_Entries supplied:_
################
[config.mk]
export PLATFORM = sky130hd
export DESIGN_NAME = dcfifo_write_ctrl
export DESIGN_NICKNAME = d
export VERILOG_FILES = /design/src/hdl/dcfifo_pkg.sv /design/src/hdl/dcfifo_write_ctrl.sv
export VERILOG_INCLUDE_DIRS = /design/src /design/src/include
export SDC_FILE = /design/constraint.sdc
export NUM_CORES = 1
export LEC_CHECK = 0
export BUFFER_PORTS_ARGS = -buffer_cell sky130_fd_sc_hd__buf_2
export CAP_MARGIN = 10
export CELL_PAD_IN_SITES_DETAIL_PLACEMENT = 1
export CELL_PAD_IN_SITES_GLOBAL_PLACEMENT = 1
export CORE_MARGIN = 5
export CORE_UTILIZATION = 30
export CTS_CLUSTER_SIZE = 30
export DETAILED_ROUTE_END_ITERATION = 7
export PLACE_DENSITY_LB_ADDON = 0.1
export REMOVE_ABC_BUFFERS = 1
export SKIP_LAST_GASP = 1
export SLEW_MARGIN = 15
export SYNTH_ARGS = -nofsm -noshare
export SYNTH_HDL_FRONTEND = slang
export SYNTH_SLANG_ARGS = --single-unit
[constraint.sdc]
create_clock -name in_clk -period 2 [get_ports in_clk]
set_input_delay 0.2 -clock in_clk [delete_from_list [all_inputs] [get_ports in_clk]]
set_output_delay 0.2 -clock in_clk [all_outputs]
set_load 0.01 [all_outputs]
[src/include/dcfifo_defines.svh]
/*
 * Width and depth settings for the dual-clock streaming FIFO.
 * Included by the package and by any RTL that sizes ports or arrays.
 */
`ifndef DCFIFO_DEFINES_SVH
`define DCFIFO_DEFINES_SVH

// Stream data, one byte per beat
`define DCFIFO_DATA_WIDTH 8

// 16 entries
`define DCFIFO_ADDR_WIDTH 4

// Flip-flops in each pointer synchronizer
`define DCFIFO_SYNC_STAGES 2

// CSR word and the level fields inside it
`define DCFIFO_CSR_WIDTH 32
`define DCFIFO_LEVEL_WIDTH 24

`endif

[src/hdl/dcfifo_pkg.sv]
/*
 * Types shared by the FIFO blocks and the Gray code helpers used
 * for the pointer crossing. Import with dcfifo_pkg::* in the module header.
 */
package dcfifo_pkg;

`include "dcfifo_defines.svh"

    localparam int PTR_MSB = `DCFIFO_ADDR_WIDTH;

    // One stream beat as stored in the memory
    typedef struct packed {
        logic                          startofpacket;
        logic                          endofpacket;
        logic [`DCFIFO_DATA_WIDTH-1:0] data;
    } payload_t;

    typedef logic [`DCFIFO_ADDR_WIDTH-1:0]  addr_t;
    // Extra MSB separates full from empty
    typedef logic [`DCFIFO_ADDR_WIDTH:0]    ptr_t;
    typedef logic [`DCFIFO_LEVEL_WIDTH-1:0] level_t;
    typedef logic [`DCFIFO_CSR_WIDTH-1:0]   csr_data_t;

    typedef enum logic {
        CSR_FILL_LEVEL = 1'b0,
        CSR_THRESHOLD  = 1'b1
    } csr_addr_e;

    // Direction of the threshold test
    typedef enum logic {
        CMP_AT_LEAST,
        CMP_AT_MOST
    } level_cmp_e;

    function automatic ptr_t bin2gray(ptr_t bin);
        return bin ^ (bin >> 1);
    endfunction

    function automatic ptr_t gray2bin(ptr_t gray);
        ptr_t bin;
        bin[PTR_MSB] = gray[PTR_MSB];
        for (int i = PTR_MSB - 1; i >= 0; i--) begin
            bin[i] = bin[i+1] ^ gray[i];
        end
        return bin;
    endfunction

endpackage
################
_Exercise prompt:_
Each line from the one with "code helpers used" through the end of the entries above is to be returned word for word. Nothing else belongs in the answer.

_Solution to this task:_
 * Types shared by the FIFO blocks and the Gray code helpers used
 * for the pointer crossing. Import with dcfifo_pkg::* in the module header.
 */
package dcfifo_pkg;

`include "dcfifo_defines.svh"

    localparam int PTR_MSB = `DCFIFO_ADDR_WIDTH;

    // One stream beat as stored in the memory
    typedef struct packed {
        logic                          startofpacket;
        logic                          endofpacket;
        logic [`DCFIFO_DATA_WIDTH-1:0] data;
    } payload_t;

    typedef logic [`DCFIFO_ADDR_WIDTH-1:0]  addr_t;
    // Extra MSB separates full from empty
    typedef logic [`DCFIFO_ADDR_WIDTH:0]    ptr_t;
    typedef logic [`DCFIFO_LEVEL_WIDTH-1:0] level_t;
    typedef logic [`DCFIFO_CSR_WIDTH-1:0]   csr_data_t;

    typedef enum logic {
        CSR_FILL_LEVEL = 1'b0,
        CSR_THRESHOLD  = 1'b1
    } csr_addr_e;

    // Direction of the threshold test
    typedef enum logic {
        CMP_AT_LEAST,
        CMP_AT_MOST
    } level_cmp_e;

    function automatic ptr_t bin2gray(ptr_t bin);
        return bin ^ (bin >> 1);
    endfunction

    function automatic ptr_t gray2bin(ptr_t gray);
        ptr_t bin;
        bin[PTR_MSB] = gray[PTR_MSB];
        for (int i = PTR_MSB - 1; i >= 0; i--) begin
            bin[i] = bin[i+1] ^ gray[i];
        end
        return bin;
    endfunction

endpackage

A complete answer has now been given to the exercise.